## Work request
Go through the material under this sentence. Return every line holding "display".

:::

**src/rtl/seven_segment_scan_reader_if.sv**
```systemverilog
// Bus bundle for the seven-segment scan reader: the sampled display lines in, recovered digits and pulses out.
// The display side (master) drives segments/anodes; the reader (slave) drives results and debug state.
interface seven_segment_scan_reader_if #(
  parameter int NUM_DIGITS = 4
);
  logic                    segment_a_i;
  logic                    segment_b_i;
  logic                    segment_c_i;
  logic                    segment_d_i;
  logic                    segment_e_i;
  logic                    segment_f_i;
  logic                    segment_g_i;
  logic [NUM_DIGITS-1:0]   anode_i;
  logic [4*NUM_DIGITS-1:0] digits_o;
  logic [NUM_DIGITS-1:0]   digit_valid_o;
  logic                    frame_valid_o;
  logic                    pattern_err_o;
  logic [7:0]              dbg_cnt;
  logic                    dbg_captured;

  modport master (
    output segment_a_i, segment_b_i, segment_c_i, segment_d_i,
           segment_e_i, segment_f_i, segment_g_i, anode_i,
    input  digits_o, digit_valid_o, frame_valid_o, pattern_err_o,
           dbg_cnt, dbg_captured
  );

  modport slave (
    input  segment_a_i, segment_b_i, segment_c_i, segment_d_i,
           segment_e_i, segment_f_i, segment_g_i, anode_i,
    output digits_o, digit_valid_o, frame_valid_o, pattern_err_o,
           dbg_cnt, dbg_captured
  );
endinterface

```
**src/rtl/seven_segment_scan_reader.sv**
```systemverilog
// Recovers hex digits from a multiplexed seven-segment bus, flags illegal patterns, pulses per full frame.
// Optional macro SEVEN_SEGMENT_READER_ACTIVE_HIGH_EN: treat segment/anode inputs as active-high.
module seven_segment_scan_reader #(
  parameter int NUM_DIGITS    = 4,
  parameter int STABLE_CYCLES = 8
) (
  input logic clk_i,
  input logic rst_i,
  seven_segment_scan_reader_if.slave bus
);
  localparam int                    W        = NUM_DIGITS + 7;
  localparam logic [7:0]            CAP_CNT  = 8'(STABLE_CYCLES - 1);
  localparam logic [NUM_DIGITS-1:0] ALL_SEEN = '1;

  logic [W-1:0]            raw, sync1, sync2, s_val, p_val;
  logic [7:0]              cnt, cnt_inc;
  logic                    captured;
  logic [NUM_DIGITS-1:0]   seen, anode_low;
  logic [4*NUM_DIGITS-1:0] digits_r;
  logic [NUM_DIGITS-1:0]   valid_r;
  logic                    frame_r, err_r;
  logic                    active, stable;
  logic [3:0]              dec_val;
  logic                    dec_ok;

  assign raw = {bus.anode_i, bus.segment_a_i, bus.segment_b_i, bus.segment_c_i,
                bus.segment_d_i, bus.segment_e_i, bus.segment_f_i, bus.segment_g_i};

`ifdef SEVEN_SEGMENT_READER_ACTIVE_HIGH_EN
  assign s_val = ~sync2;
`else
  assign s_val = sync2;
`endif

  // anode_low is the one-hot "digit selected" vector when exactly one anode is driven low
  assign anode_low = ~s_val[W-1:7];
  assign active    = $onehot(anode_low);
  assign stable    = active && (s_val == p_val);
  assign cnt_inc   = (cnt == 8'hFF) ? cnt : cnt + 8'd1;

  always_comb begin
    dec_ok  = 1'b1;
    dec_val = 4'h0;
    case (s_val[6:0])
      7'b0000001: dec_val = 4'h0;
      7'b1001111: dec_val = 4'h1;
      7'b0010010: dec_val = 4'h2;
      7'b0000110: dec_val = 4'h3;
      7'b1001100: dec_val = 4'h4;
      7'b0100100: dec_val = 4'h5;
      7'b0100000: dec_val = 4'h6;
      7'b0001111: dec_val = 4'h7;
      7'b0000000: dec_val = 4'h8;
      7'b0000100: dec_val = 4'h9;
      7'b0001000: dec_val = 4'hA;
      7'b1100000: dec_val = 4'hB;
      7'b0110001: dec_val = 4'hC;
      7'b1000010: dec_val = 4'hD;
      7'b0110000: dec_val = 4'hE;
      7'b0111000: dec_val = 4'hF;
      default:    dec_ok  = 1'b0;
    endcase
  end

  always_ff @(posedge clk_i) begin
    if (rst_i) begin
      sync1    <= '0;
      sync2    <= '0;
      p_val    <= '0;
      cnt      <= 8'd0;
      captured <= 1'b0;
      seen     <= '0;
      digits_r <= '0;
      valid_r  <= '0;
      frame_r  <= 1'b0;
      err_r    <= 1'b0;
    end else begin
      sync1   <= raw;
      sync2   <= sync1;
      p_val   <= s_val;
      frame_r <= 1'b0;
      err_r   <= 1'b0;
      if (!stable) begin
        cnt      <= 8'd0;
        captured <= 1'b0;
      end else begin
        cnt <= cnt_inc;
        // captured flag guarantees one capture per dwell even after saturation
        if (cnt_inc == CAP_CNT && !captured) begin
          captured <= 1'b1;
          err_r    <= !dec_ok;
          for (int k = 0; k < NUM_DIGITS; k++) begin
            if (anode_low[k]) begin
              if (dec_ok) digits_r[4*k +: 4] <= dec_val;
              valid_r[k] <= dec_ok;
            end
          end
          if ((seen | anode_low) == ALL_SEEN) begin
            frame_r <= 1'b1;
            seen    <= '0;
          end else begin
            seen <= seen | anode_low;
          end
        end
      end
    end
  end

  assign bus.digits_o      = digits_r;
  assign bus.digit_valid_o = valid_r;
  assign bus.frame_valid_o = frame_r;
  assign bus.pattern_err_o = err_r;
  assign bus.dbg_cnt       = cnt;
  assign bus.dbg_captured  = captured;
endmodule

```
**src/flat_wrapper.sv**
```systemverilog
// flat-port wrapper written by rule: the top's interface ports become plain ports
module seven_segment_scan_reader_flat 
#(
  parameter int NUM_DIGITS    = 4,
  parameter int STABLE_CYCLES = 8
)
  (clk_i, rst_i, bus_segment_a_i, bus_segment_b_i, bus_segment_c_i, bus_segment_d_i, bus_segment_e_i, bus_segment_f_i, bus_segment_g_i, bus_anode_i, bus_digits_o, bus_digit_valid_o, bus_frame_valid_o, bus_pattern_err_o, bus_dbg_cnt, bus_dbg_captured);
  seven_segment_scan_reader_if #(.NUM_DIGITS(NUM_DIGITS)) bus_i ();
  input logic clk_i;
  input logic rst_i;
  input wire logic [$bits(bus_i.segment_a_i)-1:0] bus_segment_a_i;
  input wire logic [$bits(bus_i.segment_b_i)-1:0] bus_segment_b_i;
  input wire logic [$bits(bus_i.segment_c_i)-1:0] bus_segment_c_i;
  input wire logic [$bits(bus_i.segment_d_i)-1:0] bus_segment_d_i;
  input wire logic [$bits(bus_i.segment_e_i)-1:0] bus_segment_e_i;
  input wire logic [$bits(bus_i.segment_f_i)-1:0] bus_segment_f_i;
  input wire logic [$bits(bus_i.segment_g_i)-1:0] bus_segment_g_i;
  input wire logic [$bits(bus_i.anode_i)-1:0] bus_anode_i;
  output wire logic [$bits(bus_i.digits_o)-1:0] bus_digits_o;
  output wire logic [$bits(bus_i.digit_valid_o)-1:0] bus_digit_valid_o;
  output wire logic [$bits(bus_i.frame_valid_o)-1:0] bus_frame_valid_o;
  output wire logic [$bits(bus_i.pattern_err_o)-1:0] bus_pattern_err_o;
  output wire logic [$bits(bus_i.dbg_cnt)-1:0] bus_dbg_cnt;
  output wire logic [$bits(bus_i.dbg_captured)-1:0] bus_dbg_captured;
  assign bus_i.segment_a_i = bus_segment_a_i;
  assign bus_i.segment_b_i = bus_segment_b_i;
  assign bus_i.segment_c_i = bus_segment_c_i;
  assign bus_i.segment_d_i = bus_segment_d_i;
  assign bus_i.segment_e_i = bus_segment_e_i;
  assign bus_i.segment_f_i = bus_segment_f_i;
  assign bus_i.segment_g_i = bus_segment_g_i;
  assign bus_i.anode_i = bus_anode_i;
  assign bus_digits_o = bus_i.digits_o;
  assign bus_digit_valid_o = bus_i.digit_valid_o;
  assign bus_frame_valid_o = bus_i.frame_valid_o;
  assign bus_pattern_err_o = bus_i.pattern_err_o;
  assign bus_dbg_cnt = bus_i.dbg_cnt;
  assign bus_dbg_captured = bus_i.dbg_captured;
  seven_segment_scan_reader #(.NUM_DIGITS(NUM_DIGITS), .STABLE_CYCLES(STABLE_CYCLES)) u_core (.clk_i(clk_i), .rst_i(rst_i), .bus(bus_i));
endmodule
```
**config.mk**
```make
export PLATFORM = sky130hd
export DESIGN_NAME = seven_segment_scan_reader_flat
export DESIGN_NICKNAME = d
export VERILOG_FILES = /design/src/rtl/seven_segment_scan_reader_if.sv /design/src/rtl/seven_segment_scan_reader.sv /design/src/flat_wrapper.sv
export SDC_FILE = /design/constraint.sdc
export NUM_CORES = 1
export LEC_CHECK = 0
export CORE_MARGIN = 4
export CORE_UTILIZATION = 40
export DETAILED_ROUTE_END_ITERATION = 8
export GPL_TIMING_DRIVEN = 0
export PLACE_DENSITY = 0.63
export SLEW_MARGIN = 20
export SYNTH_ARGS = -nofsm -noshare
export SYNTH_HDL_FRONTEND = slang
export SYNTH_SLANG_ARGS = --single-unit
```
**constraint.sdc**
```tcl
create_clock -name clk_i -period 7.7 [get_ports clk_i]
set_input_delay 1.54 -clock clk_i [delete_from_list [all_inputs] [get_ports clk_i]]
set_output_delay 1.54 -clock clk_i [all_outputs]
set_load 0.005 [all_outputs]
```
==> results.md, run 1 <==
- Status: finished clean
- Slew HR: 0.614
- Synthesized net count: 316
- Gr ovfl total: 0
- Critical path launch point: u_core.s_val[7]$_SDFF_PP0_
- 1st-pass router iterations: 4
- Worst hold path class: register to register
- Worst EP required: 7.94 ns
- Clock latency on the worst-skew pair: 0.34 ns
- Post-placement cell area: 0.00357 mm^2
- Worst R2R End: u_core.bus.digits_o[1]$_SDFFE_PP0P_
- Die X: 94.8 um
- H-tree depth: 3
- Minimum clock period: 2.97 ns
- Post-CTS setup buffers: 0
- Hold Path Depth: 1
- Critical path's most frequent cell: ha_1
- Routed Antenna Nets: 0
- Hold Fails Final Rpt: 0
- Hold slack: 0.437 ns
- Initial antenna violation count: 0
- Via count: 2,284
- Port Buf Inserts: 43
- Psw: 0.168 mW
- Worst path slowest cell: fa_1
- Die Y: 94.8 um
- ANT cells: 0
- Cell Area, Synth: 0.00301 mm^2
- Clock power frac: 0.404
- Max frequency: 0.337 GHz
- # hold bufs at CTS: 0
- Total GRT Usage: 0.146
- DR DRC count: 0
- Wirelength per Cell: 13.0 um
- Row cnt: 31
- Crit Reg-Reg Startpoint: u_core.s_val[7]$_SDFF_PP0_
- Flop2flop setup slack: 4.73 ns
- Min-Delay Endpoint: u_core.s_val[10]$_SDFF_PP0_
- Synth Flop Type: dfxtp_1
- Critical path arrival: 3.21 ns
- Power Internal: 0.530 mW
- Final-report max-slew violation count: 0
- Cells on worst reg2reg path: 9
- Design area: 0.00376 mm^2
- Share of layout cells above drive strength 1: 0.137
- Hold path start: u_core.sync1[10]$_SDFF_PP0_
- Yosys reg bits: 68
- Sequential area share after synthesis: 0.452
- Most common cell in the netlist: dfxtp_1
- Top cells by area, synth: dfxtp_1 (45%), nor2b_1 (6.0%), mux2i_1 (4.3%)
- Synthesized netlist cell count: 298
- Worst-case clock skew: 0.00989 ns
- Nets: 370
- Max_cap viols: 0
- Synth top area share: 0.452
- RSZ-0062 raised after global routing: no
- Post-cts sizing count: 0
- Buffer depth of the longest clock path: 2
- GP Congestion: 0.858
- Critical path type: register to register
- I/O pins: 44
- Warnings from Yosys: 0
- Routed WL: 5920 um
- Critical path, cell by cell: inv_1 -> ha_1 -> ha_1 -> fa_1 -> nor4b_2 -> nand4_4 -> nor3_4 -> a21oi_2 -> a22o_1
- # fillers: 730
- Clock Tree Root: clkbuf_8
- Peak VDD IR: 0.105 mV
- Crit-path leading delay family: simple AND/OR/NAND/NOR gates
- Worst-Margin Slew: 0.580 ns
- CTS tree: built
- Largest net degree at the start of global routing: 13
- Number of flops mapped to enable cells by yosys: 0
- Commonest cells in the netlist: dfxtp_1 (68), nor2b_1 (29), nor2_1 (27), mux2i_1 (13), xor2_1 (13)
- Leakage: 1.42 nW
- Final critical-path share of the clock period: 0.385
- DPL Wire Length: 4390 um
- CP max FO: 6
- Yosys cell types: 64
- Pwr dens: 186 mW/mm^2
- Cts bufs inserted: 9
- Synth area leader: dfxtp_1
- Syn Area/Cell: 10.1 um^2
- Synth-to-Final Area Change: 24.8%
- Vias per Instance: 5.01
- Die area: 0.00899 mm^2
- Finish-stage setup viols: 0
- Worst Path Buf+Inv: 1
- Sum Neg Setup Slack: 0 ns
- Startpoint types: register
- Crit. End Element: register
- Initial DRC Count: 72
- Core Area: 0.00729 mm^2
- First-pass GRT wire length: 10,200 um
- Clock Pin Slew Worst Setup and Hold Paths: 0.08 ns
- Combinational power share: 0.077
- Initial core utilization: 0.413
- Sequential share of power: 0.519
- Largest stage delay, worst path: 0.46 ns
- Sw Share: 0.241
- Vias in the first global route: 2,191
- Total clock sinks: 68
- FFs w/ async S/R, synth: 0
layer usage:
metal / GRT usage / share of wire / up-vias / wire [um]
met5: 0 / 0 / - / 0
met4: 0.0397 / 0.010 / 0 / 61
met3: 0.0526 / 0.050 / 7 / 296
met2: 0.241 / 0.49 / 45 / 2890
met1: 0.179 / 0.45 / 1082 / 2670
li1: - / - / 1150 / -
cell usage in the layout, fill, tap and decap left out, drive strengths merged, types with 2 or more instances in the layout:
cell / instances
and3b: 2
clkbuf: 15
and3: 2
nor2b: 29
and4: 3
xnor2: 2
a211oi: 5
nor3: 10
nand2b: 9
o211ai: 2
nand2: 10
ha: 4
inv: 7
o22ai: 2
buf: 13
a31oi: 4
xor2: 14
a21oi: 9
o21ai: 4
nand3: 8
clkinv: 3
nand4: 4
nor4b: 5
clkinvlp: 3
nor2: 28
dfxtp: 68
mux2i: 13
nor4: 5
a22o: 8
clkdlybuf4s50: 43
power groups by stage:
| stage | registers [mW] | clock network, mW | logic (mW) |
|---|---|---|---|
| after CTS | 0.363 | 0.291 | 0.0545 |
| after global placement | 0.371 | 0 | 0.0537 |
| after detailed placement | 0.371 | 0 | 0.0542 |
| final | 0.363 | 0.282 | 0.0537 |
| after global routing | 0.363 | 0.307 | 0.0600 |
| after floorplan | 0.370 | 0 | 0.0386 |
per-stage QoR:
step           utilization  std cells  setup WS (ns)  total power, mW
2_1_floorplan            -        298           4.95            0.408
3_3_place_gp         0.489        440           4.53            0.424
3_5_place_dp         0.489        440           4.53            0.425
4_1_cts              0.515        456           4.71            0.708
5_1_grt              0.515        456           4.54            0.730
6_report             0.515        456           4.73            0.699
registers in the layout, indices dropped and copies added, names as in the netlist:
name,count
u_core.bus.dbg_captured,1
u_core.bus.dbg_cnt,8
u_core.bus.digit_valid_o,4
u_core.bus.digits_o,16
u_core.bus.frame_valid_o,1
u_core.bus.pattern_err_o,1
u_core.p_val,11
u_core.s_val,11
u_core.seen,4
u_core.sync1,11
area by class of cell:
type | instances | area, um^2 | share of cell area
buffer | 19 | 101 | 0.0270
inverter | 7 | 26.3 | 0.00699
clock buffer | 9 | 124 | 0.0330
timing repair buffer | 43 | 430 | 0.115
sequential | 68 | 1360 | 0.362
clock inverter | 7 | 67.6 | 0.0180
multi-input combinational | 204 | 1520 | 0.405
tap | 99 | 124 | 0.0330
kinds of logic (layout without fill, tap and decap cells):
| family | Yosys count | count (layout) | synth area share |
|---|---|---|---|
| fa+ha+maj | 5 | 5 | 0.0233 |
| mux | 14 | 14 | 0.0469 |
| buf+inv | 26 | 85 | 0.0424 |
| xor+xnor | 16 | 16 | 0.0490 |
| compound gates | 43 | 43 | 0.108 |
| flops | 68 | 68 | 0.452 |
| simple gates | 126 | 126 | 0.279 |
worst max-delay path by stage:
stage | endpoint | cells past startpoint
final | u_core.bus.digits_o[1]$_SDFFE_PP0P_ | 9
after global routing | u_core.bus.digits_o[0]$_SDFFE_PP0P_ | 9
after CTS | u_core.bus.digits_o[1]$_SDFFE_PP0P_ | 9
after detailed placement | u_core.sync1[7]$_SDFF_PP0_ | 4
after global placement | u_core.sync1[9]$_SDFF_PP0_ | 4
after floorplan | u_core.bus.digits_o[0]$_SDFFE_PP0P_ | 9
Power figures use the tool's default switching activity.
==> inputs of run 2 (changes only) <==
PLACE_DENSITY = 0.65   (was 0.63)
clock period = 2.6 ns   (was 7.7 ns; I/O delays follow)
==> results.md, run 2 (synthesis results as in run 1) <==
- Status: finished, violations left (was finished clean)
- Failing checks: setup timing
- Crit-path leading delay family: adder cells (was simple AND/OR/NAND/NOR gates)
- Sum Neg Setup Slack: -0.135 ns (was 0 ns)
- I/O pins: 44 (unchanged)
- Cell Count, Final, Fillers Out: 470 (was 456)
- Initial core utilization: 0.413 (unchanged)
- Via count: 2,407 (was 2,284)
- Critical path arrival: 2.90 ns (was 3.21 ns)
- Largest net degree at the start of global routing: 14 (was 13)
- Die X: 94.8 um (unchanged)
- CP max FO: 6 (unchanged)
- Share of layout cells above drive strength 1: 0.232 (was 0.137)
- Gr busiest metal: met2 (unchanged)
- CTS tree: built (unchanged)
- Leakage: 1.54 nW (was 1.42 nW)
- Hold Fails Final Rpt: 0 (unchanged)
- Port Buf Inserts: 43 (unchanged)
- Nets: 384 (was 370)
- Startpoint types: register (unchanged)
- Worst-Margin Slew: 0.580 ns (about the same)
- Final critical-path share of the clock period: 1.02 (was 0.385)
- Met3 global-route usage: 0.0414 (was 0.0526)
- DR DRC count: 0 (unchanged)
- Hold slack: 0.430 ns (was 0.437 ns)
- Clock Pin Slew Worst Setup and Hold Paths: 0.08 ns (about the same)
- Layout Utilization: 0.555 (was 0.515)
- Flop2flop setup slack: -0.05 ns (was 4.73 ns)
- # hold bufs at CTS: 0 (unchanged)
- Clock Tree Root: clkbuf_8 (unchanged)
- Pwr dens: 566 mW/mm^2 (was 186 mW/mm^2)
- Max frequency: 0.377 GHz (was 0.337 GHz)
- Worst-case clock skew: 0.0121 ns (was 0.00989 ns)
- DPL Wire Length: 4490 um (was 4390 um)
- Buffer depth of the longest clock path: 2 (unchanged)
- ANT cells: 0 (unchanged)
- Gr ovfl total: 0 (unchanged)
- Slew HR: 0.613 (was 0.614)
- Most common cell after layout, fill and taps aside: dfxtp_1 (unchanged)
- 1st-pass router iterations: 4 (unchanged)
- Initial antenna violation count: 0 (unchanged)
- Worst hold path class: register to register (unchanged)
- Tot Pwr: 2.29 mW (was 0.699 mW)
- Critical path, cell by cell: inv_4 -> ha_4 -> ha_4 -> fa_1 -> nor4b_4 -> nand4_4 -> nor3_4 -> buf_12 -> a21oi_2 -> a22o_1 (was inv_1 -> ha_1 -> ha_1 -> fa_1 -> nor4b_2 -> nand4_4 -> nor3_4 -> a21oi_2 -> a22o_1)
- Vias in the first global route: 2,241 (was 2,191)
- Routed Antenna Nets: 0 (unchanged)
- Worst EP required: 2.85 ns (was 7.94 ns)
- Finish-stage setup viols: 6 (was 0)
- GRT met1 Usage: 0.201 (was 0.179)
- Total clock sinks: 68 (unchanged)
- Post-placement cell area: 0.00361 mm^2 (was 0.00357 mm^2)
- Critical path's most frequent cell: ha_4 (was ha_1)
- Crit. End Element: register (unchanged)
- Routed WL: 6500 um (was 5920 um)
- Most frequent cells in the layout: dfxtp_1 (64), clkdlybuf4s50_1 (43), nor2b_1 (29) (was dfxtp_1 (68), clkdlybuf4s50_1 (43), nor2b_1 (29))
- Max_cap viols: 0 (unchanged)
- Setup ws final: -0.0498 ns (was 4.73 ns)
- H-tree depth: 3 (unchanged)
- Wirelength per Cell: 13.8 um (was 13.0 um)
- GP Congestion: 0.849 (was 0.858)
- Core Area: 0.00729 mm^2 (unchanged)
- Max FFs per register: 16 (unchanged)
- Final-report max-slew violation count: 0 (unchanged)
- Dpl cells: 440 (unchanged)
- Peak VDD IR: 0.334 mV (was 0.105 mV)
- Row cnt: 31 (unchanged)
- Met2 usage: 0.243 (was 0.241)
- Critical path type: register to register (unchanged)
- Synth-to-Final Area Change: 34.3% (was 24.8%)
- Clock latency on the worst-skew pair: 0.35 ns (was 0.34 ns)
- Vias per Instance: 5.12 (was 5.01)
- Worst path slowest cell: fa_1 (unchanged)
- Die area: 0.00899 mm^2 (unchanged)
- Cts bufs inserted: 9 (unchanged)
- Total GRT Usage: 0.154 (was 0.146)
- Die Y: 94.8 um (unchanged)
- Pre-CTS WS: -0.188 ns (was 4.53 ns)
- RSZ-0062 raised after global routing: yes (was no)
- Minimum clock period: 2.65 ns (was 2.97 ns)
- Worst Path Buf+Inv: 2 (was 1)
- Initial DRC Count: 67 (was 72)
- First-pass GRT wire length: 10,800 um (was 10,200 um)
- Design area: 0.00405 mm^2 (was 0.00376 mm^2)
- Largest stage delay, worst path: 0.49 ns (was 0.46 ns)
## run 2: path summary, 6_finish.rpt
kind / startpoint / to / cells past startpoint
worst max-delay path: u_core.s_val[8]$_SDFF_PP0_ / u_core.bus.digits_o[1]$_SDFFE_PP0P_ / 10
worst min-delay path: u_core.sync1[10]$_SDFF_PP0_ / u_core.s_val[10]$_SDFF_PP0_ / 1
worst max register to register: u_core.s_val[8]$_SDFF_PP0_ / u_core.bus.digits_o[1]$_SDFFE_PP0P_ / 10
worst min register to register: u_core.sync1[10]$_SDFF_PP0_ / u_core.s_val[10]$_SDFF_PP0_ / 1
## run 2: power breakdown
part,leakage (nW),internal (mW),switching [mW]
clock,0.115,0.605,0.432
sequential,0.556,1.06,0.0118
combinational,0.866,0.0850,0.0996
total,1.54,1.75,0.543
## run 2: what timing repair did
action	in CTS	in global routing
setup buffers	7	6
hold endpoints to repair	0	0
resized for setup	10	11
gates cloned	1	0
pin swaps	14	10
endpoints found under the setup margin	29	34
## run 2: cell type report
class,instances,area [um^2]
Multi-Input combinational cell,204,1620
Clock inverter,6,92.6
Fill cell,680,3240
Timing Repair Buffer,57,553
Sequential cell,68,1380
Tap cell,99,124
Inverter,7,36.3
Buffer,19,101
Clock buffer,10,149
## run 2: worst reg2reg max path, delay by kind of cell, from the launching register on
kind | cells | cell delay [ns]
adders and majority gates | 3 | 0.88
AOI/OAI and AO/OA | 2 | 0.28
buffers and inverters | 2 | 0.20
and+or+nand+nor | 3 | 0.84
DFF | 1 | 0.37
## run 2: routing by layer
metal / vias to the layer above / part of all wire / routed length (um)
li1: 1181 / - / -
met1: 1160 / 0.46 / 3000
met2: 57 / 0.48 / 3110
met3: 9 / 0.046 / 302
met4: 0 / 0.015 / 97
met5: - / 0 / 0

:::

## Output
// Bus bundle for the seven-segment scan reader: the sampled display lines in, recovered digits and pulses out.
// The display side (master) drives segments/anodes; the reader (slave) drives results and debug state.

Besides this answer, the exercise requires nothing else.